New York City has five boroughs. Each borough is part of "the city." The expression is technically no older than the city's unification (about 100 years ago), but "the city" became popular probably in the 1940s-1950s.
22 June 1969, New York Times, pg. E1:
Some people out there - when they are driving from Bensonhurst to Manhattan they talk about "going to the city" - have had it with The Big Apple.
26 August 1973, New York Times, pg. 478:
Queens Novelists and Manhattan Reviewers
By JIMMY BRESLIN
In the next few days I have a fiction book being published. "World Without End, Amen." The book begins in Queens, goes to Derry and Belfast in Northern Ireland and returns to Queens. It will be reviewed in The New York Times newspaper in Manhattan. Byron was a lot closer to Edinburgh than Queens is to Manhattan. In Queens, when people are going to Manhattan they say "I'm going to the city." Or, "I'm going to New York." People in Brooklyn say it a little differently. "I'm going over New York."
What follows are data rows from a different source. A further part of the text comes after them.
[config.mk]
export PLATFORM = sky130hd
export DESIGN_NAME = airlock_sequencer_flat
export DESIGN_NICKNAME = d
export VERILOG_FILES = /design/src/rtl/airlock_pkg.sv /design/src/rtl/airlock_sequencer_if.sv /design/src/rtl/airlock_sequencer_dwell_timer.sv /design/src/rtl/airlock_sequencer.sv /design/src/flat_wrapper.sv
export SDC_FILE = /design/constraint.sdc
export NUM_CORES = 1
export LEC_CHECK = 0
export ABC_AREA = 1
export BUFFER_PORTS_ARGS = -buffer_cell sky130_fd_sc_hd__buf_4
export CORE_UTILIZATION = 53
export CTS_CLUSTER_DIAMETER = 50
export DETAILED_ROUTE_END_ITERATION = 7
export PLACE_DENSITY = 0.85
export SLEW_MARGIN = 25
export SYNTH_ARGS = -nofsm -noshare
export SYNTH_HDL_FRONTEND = slang
export SYNTH_SLANG_ARGS = --single-unit
export TNS_END_PERCENT = 10
[constraint.sdc]
create_clock -name clock -period 1.85 [get_ports clock]
set_input_delay 0.0925 -clock clock [delete_from_list [all_inputs] [get_ports clock]]
set_output_delay 0.0925 -clock clock [all_outputs]
set_load 0.05 [all_outputs]
[src/rtl/airlock_pkg.sv]
// Shared encodings for the airlock sequencer: states, error codes,
// trip directions and the port-fault classifier.
package airlock_pkg;

  typedef enum logic [3:0] {
    ST_IDLE        = 4'h0,
    ST_PREP        = 4'h1,
    ST_WAIT_FILL   = 4'h2,
    ST_FILLING     = 4'h3,
    ST_WAIT_DRAIN  = 4'h4,
    ST_DRAINING    = 4'h5,
    ST_OPEN_OUTER  = 4'h6,
    ST_CLOSE_OUTER = 4'h7,
    ST_OPEN_INNER  = 4'h8,
    ST_CLOSE_INNER = 4'h9,
    ST_ERROR       = 4'hA
  } state_t;

  localparam logic [1:0] ERR_NONE  = 2'd0;
  localparam logic [1:0] ERR_BOTH  = 2'd1;
  localparam logic [1:0] ERR_OPORT = 2'd2;
  localparam logic [1:0] ERR_IPORT = 2'd3;

  localparam logic DIR_ARRIVE = 1'b0;
  localparam logic DIR_DEPART = 1'b1;

  // States whose exit is governed by the dwell timer.
  function automatic logic is_timed(input state_t s);
    return (s == ST_PREP) || (s == ST_FILLING) || (s == ST_DRAINING);
  endfunction

  // Classify port activity against the current state; the order of the
  // tests encodes the fault priority (both open beats a single bad port).
  function automatic logic [1:0] port_fault(input state_t s,
                                            input logic   iport,
                                            input logic   oport);
    logic outer_window;
    logic inner_window;
    outer_window = (s == ST_OPEN_OUTER) || (s == ST_CLOSE_OUTER);
    inner_window = (s == ST_OPEN_INNER) || (s == ST_CLOSE_INNER);
    if (iport && oport)
      return ERR_BOTH;
    else if (oport && !outer_window)
      return ERR_OPORT;
    else if (iport && !inner_window)
      return ERR_IPORT;
    else
      return ERR_NONE;
  endfunction

endpackage

[src/rtl/airlock_sequencer_if.sv]
// Request/sensor inputs and status outputs of the airlock sequencer.
interface airlock_if;
  logic       arrive;
  logic       depart;
  logic       fill;
  logic       drain;
  logic       iport;
  logic       oport;
  logic [3:0] state;
  logic       dir;
  logic       chamber_hi;
  logic       fill_valve;
  logic       drain_valve;
  logic       iport_ok;
  logic       oport_ok;
  logic       busy;
  logic       err;
  logic [1:0] err_code;

  // Side that issues requests and reads status (board wrapper / bench).
  modport master (
    output arrive, depart, fill, drain, iport, oport,
    input  state, dir, chamber_hi, fill_valve, drain_valve,
    input  iport_ok, oport_ok, busy, err, err_code
  );

  // Side implemented by the sequencer.
  modport slave (
    input  arrive, depart, fill, drain, iport, oport,
    output state, dir, chamber_hi, fill_valve, drain_valve,
    output iport_ok, oport_ok, busy, err, err_code
  );
endinterface

[src/rtl/airlock_sequencer_dwell_timer.sv]
// Dwell counter: restarts from zero on clear, counts while enabled and
// flags the cycle on which the count equals the programmed limit.
module dwell_timer #(
  parameter int CNT_W = 27
) (
  input  logic             clock,
  input  logic             reset,
  input  logic             clear,
  input  logic             enable,
  input  logic [CNT_W-1:0] limit,
  output logic             done
);

  logic [CNT_W-1:0] count;

  // Count register; clear wins over increment so a new phase starts at 0.
  always_ff @(posedge clock or negedge reset) begin
    if (!reset)
      count <= '0;
    else if (clear)
      count <= '0;
    else if (enable)
      count <= count + CNT_W'(1);
  end

  // Last cycle of the phase: the owner leaves the state on the next edge.
  always_comb begin
    done = enable && (count == limit);
  end

endmodule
2 November 1979, New York Times, pg. A30:
Lost somewhere in America's social memory is the origin of all the putdown jokes about Brooklyn. "Where were you born?" the Army doctor asks the soldier. Soldier: "Brooklyn." Doctor: "Any other defects?" Even Brooklynites, when they go to Manhattan, say, "I'm going to the city," as if Brooklyn were out in the tulies, as they call the sticks in California.
20 July 1980, New York Times, pg. SM14:
One distinction that I believe Mr. Safire does not bring out: My mother, an unwilling Manhattan expatriate living in Brooklyn, always called the subway ride to Manhattan "going to the city." As a resident of one of the five boroughs, she was already in New York but "the city" means Manhattan. The city may sometimes be stretched to include parts of the Bronx (though Fred Allen did call the Bronx "South Yonkers"), but Brooklyn, Queens and Staten Island are beyond the pale.
22 February 1992, New York Times, pg. 26:
...changes in the City Charter that shifted power from the borough presidents to the City Council have diminished government's recognition of the sense of identity that leads people to say they live in the Bronx, and to describe visiting Manhattan as "going to the city."